As a staffer, first on Capitol Hill and now in the White House, I’ve worked a lot of interesting challenges. Terrorism. Health care. Education. Epidemics. The government has done good work on these challenges, especially under President Obama. We have also experienced setbacks. Here are three big lessons I’ve learned along the way about overcoming setbacks and persevering.
1. Be a firefighter
In Washington, there are two kinds of staff members. The first—which is more common—want to know the outcome of an assignment and what’s in it for them before they take it on. The second—which is rare—are fearless, eager to take on any challenge. The latter are like firefighters, a profession unique precisely because they run into burning buildings. When the alarm rings in the station, they don’t ask, “Hey, chief, what’s in it for me if I put this fire out? And what will the newspapers say about how I handled it?”
There was no manual on how to fix the hole in the Gulf of Mexico that was dumping millions of gallons of oil into the sea and onto our coast in 2010. And there was no guarantee that we could fix it, but that didn’t stop Carol Browner, Energy Secretary Steven Chu and Coast Guard Admiral Thad Allen from stepping up to take it on when the President called on them. Three fine firefighters. One hole in the ocean floor fixed.

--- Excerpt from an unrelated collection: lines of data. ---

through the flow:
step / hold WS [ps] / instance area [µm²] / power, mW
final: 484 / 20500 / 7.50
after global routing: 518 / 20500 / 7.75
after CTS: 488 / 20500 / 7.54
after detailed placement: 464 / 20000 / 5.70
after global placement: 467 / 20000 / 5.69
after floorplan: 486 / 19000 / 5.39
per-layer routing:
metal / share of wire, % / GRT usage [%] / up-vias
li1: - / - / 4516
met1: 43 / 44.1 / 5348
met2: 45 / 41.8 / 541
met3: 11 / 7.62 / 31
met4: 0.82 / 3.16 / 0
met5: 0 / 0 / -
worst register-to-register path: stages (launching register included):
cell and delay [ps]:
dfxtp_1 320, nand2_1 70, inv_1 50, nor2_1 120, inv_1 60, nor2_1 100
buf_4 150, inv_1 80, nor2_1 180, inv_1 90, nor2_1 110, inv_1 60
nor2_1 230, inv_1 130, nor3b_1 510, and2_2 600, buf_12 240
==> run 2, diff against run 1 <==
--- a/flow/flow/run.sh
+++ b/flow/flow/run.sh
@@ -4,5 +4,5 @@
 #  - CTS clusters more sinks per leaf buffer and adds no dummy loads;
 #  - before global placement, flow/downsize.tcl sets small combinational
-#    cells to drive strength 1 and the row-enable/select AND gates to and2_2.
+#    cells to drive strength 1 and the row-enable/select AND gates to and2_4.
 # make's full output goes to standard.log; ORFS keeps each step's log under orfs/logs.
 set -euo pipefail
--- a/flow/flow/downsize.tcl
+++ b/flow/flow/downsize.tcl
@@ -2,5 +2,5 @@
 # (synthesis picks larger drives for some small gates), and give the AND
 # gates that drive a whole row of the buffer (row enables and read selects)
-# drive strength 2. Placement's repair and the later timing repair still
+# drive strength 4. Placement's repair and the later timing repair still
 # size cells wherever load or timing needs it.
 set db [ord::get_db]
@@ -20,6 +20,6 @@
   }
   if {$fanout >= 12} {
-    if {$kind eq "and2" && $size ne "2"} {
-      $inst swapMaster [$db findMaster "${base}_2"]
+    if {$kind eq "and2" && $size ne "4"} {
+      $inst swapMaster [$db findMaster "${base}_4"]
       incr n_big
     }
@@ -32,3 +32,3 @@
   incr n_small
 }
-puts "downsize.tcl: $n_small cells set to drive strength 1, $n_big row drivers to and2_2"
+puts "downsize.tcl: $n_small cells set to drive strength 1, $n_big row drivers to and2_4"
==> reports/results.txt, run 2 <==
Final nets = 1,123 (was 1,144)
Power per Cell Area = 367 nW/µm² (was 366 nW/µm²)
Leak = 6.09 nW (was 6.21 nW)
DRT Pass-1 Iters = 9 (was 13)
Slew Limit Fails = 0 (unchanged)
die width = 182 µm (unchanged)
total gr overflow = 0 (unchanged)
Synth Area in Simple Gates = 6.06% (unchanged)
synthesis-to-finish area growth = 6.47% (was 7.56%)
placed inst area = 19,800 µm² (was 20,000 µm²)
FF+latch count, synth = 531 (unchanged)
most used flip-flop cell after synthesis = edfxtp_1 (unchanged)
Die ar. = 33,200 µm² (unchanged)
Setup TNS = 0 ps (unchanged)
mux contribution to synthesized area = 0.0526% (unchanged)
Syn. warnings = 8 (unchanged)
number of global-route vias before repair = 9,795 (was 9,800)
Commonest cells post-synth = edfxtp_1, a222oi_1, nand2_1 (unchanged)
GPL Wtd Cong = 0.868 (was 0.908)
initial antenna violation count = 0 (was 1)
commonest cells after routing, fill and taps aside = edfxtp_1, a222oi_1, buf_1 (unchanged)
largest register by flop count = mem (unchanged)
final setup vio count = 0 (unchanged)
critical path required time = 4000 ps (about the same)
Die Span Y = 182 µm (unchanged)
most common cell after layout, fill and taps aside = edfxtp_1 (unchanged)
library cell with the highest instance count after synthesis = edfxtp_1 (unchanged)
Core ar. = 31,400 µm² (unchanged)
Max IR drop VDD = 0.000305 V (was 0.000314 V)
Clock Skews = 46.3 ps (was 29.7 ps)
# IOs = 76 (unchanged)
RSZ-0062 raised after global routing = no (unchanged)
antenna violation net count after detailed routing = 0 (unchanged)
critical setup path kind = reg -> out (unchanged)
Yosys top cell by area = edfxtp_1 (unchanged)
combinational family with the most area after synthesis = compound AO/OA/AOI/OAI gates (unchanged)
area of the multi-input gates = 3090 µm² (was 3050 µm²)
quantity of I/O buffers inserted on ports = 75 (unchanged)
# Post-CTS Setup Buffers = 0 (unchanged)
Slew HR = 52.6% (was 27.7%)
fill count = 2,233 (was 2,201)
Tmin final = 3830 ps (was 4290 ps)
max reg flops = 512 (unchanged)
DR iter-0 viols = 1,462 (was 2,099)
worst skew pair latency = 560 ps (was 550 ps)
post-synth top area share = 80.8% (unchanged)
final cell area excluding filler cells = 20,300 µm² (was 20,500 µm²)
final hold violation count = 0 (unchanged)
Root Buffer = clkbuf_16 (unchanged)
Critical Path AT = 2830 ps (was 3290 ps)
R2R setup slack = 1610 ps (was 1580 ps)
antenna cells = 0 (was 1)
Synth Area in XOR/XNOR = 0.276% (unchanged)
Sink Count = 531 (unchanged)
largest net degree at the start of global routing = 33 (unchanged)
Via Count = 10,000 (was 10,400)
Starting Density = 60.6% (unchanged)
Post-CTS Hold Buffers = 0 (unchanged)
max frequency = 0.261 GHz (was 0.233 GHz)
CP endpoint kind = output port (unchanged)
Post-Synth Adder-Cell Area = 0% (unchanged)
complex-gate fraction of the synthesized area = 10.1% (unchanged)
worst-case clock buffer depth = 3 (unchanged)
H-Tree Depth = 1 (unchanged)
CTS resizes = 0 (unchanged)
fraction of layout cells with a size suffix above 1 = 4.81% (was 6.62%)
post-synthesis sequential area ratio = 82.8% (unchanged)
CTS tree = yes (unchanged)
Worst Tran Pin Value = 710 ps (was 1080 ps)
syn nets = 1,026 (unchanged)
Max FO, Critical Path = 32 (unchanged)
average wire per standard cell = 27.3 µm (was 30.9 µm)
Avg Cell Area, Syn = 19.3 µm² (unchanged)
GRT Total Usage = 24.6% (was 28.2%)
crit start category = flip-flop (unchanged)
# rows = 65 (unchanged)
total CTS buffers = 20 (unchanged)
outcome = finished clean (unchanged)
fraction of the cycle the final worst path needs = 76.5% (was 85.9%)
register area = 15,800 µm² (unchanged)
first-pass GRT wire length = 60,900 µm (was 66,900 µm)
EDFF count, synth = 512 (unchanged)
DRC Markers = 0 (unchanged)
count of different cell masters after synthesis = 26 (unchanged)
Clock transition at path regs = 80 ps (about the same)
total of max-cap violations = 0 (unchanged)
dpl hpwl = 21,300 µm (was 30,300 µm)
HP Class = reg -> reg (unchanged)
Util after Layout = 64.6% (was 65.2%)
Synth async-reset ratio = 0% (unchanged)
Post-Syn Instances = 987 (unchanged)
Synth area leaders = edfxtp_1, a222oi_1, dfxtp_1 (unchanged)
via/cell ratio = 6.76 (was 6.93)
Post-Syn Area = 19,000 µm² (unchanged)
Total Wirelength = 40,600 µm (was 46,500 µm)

2. Ask for help when you need it
In October 2013, it was no secret that we missed the initial target on HealthCare.Gov; the broken website led the news every night and was on the cover of every paper each morning.
The President publicly owned the failure—and promised a path to success. He added a first-rate engineer, Mikey Dickerson, and a proven project manager, Jeff Zients. And the President put himself and his new team on a public timeline that recognized the American people, while forgiving, are impatient. Now, for the first time ever, more than 90% of Americans are insured.
3. Keep your cool even when everyone else is getting hot
In late 2014, cable news networks ran constant coverage of Ebola horror stories, and the World Health Organization projected one million Ebola infections by early 2015. In the face of that volume of public coverage and a terrifying threat, a group of people—outside and inside government—quietly went about stopping Ebola. Two nurses who treated a patient with the virus contracted it themselves—and then beat it. A missionary contracted it on mission in Africa, beat it and then shared his now-stronger blood with others who were at risk. Inside the government, Susan Rice, Lisa Monaco, Ron Klain and Amy Pope coordinated a rapid, multinational and multi-agency buildup of medical and science resources in Africa and here at home.
These seven people took a big problem and quietly and tirelessly addressed it. No hyperbole. No inflated view of their role. Just a quiet and tireless fight.
As the President said in the State of the Union, overcoming adversity has been a hallmark of American success “because we saw opportunity where others saw only peril.” That doesn’t mean we should invite adversity. But you need not fear it.
Denis McDonough is the 27th and current White House Chief of Staff.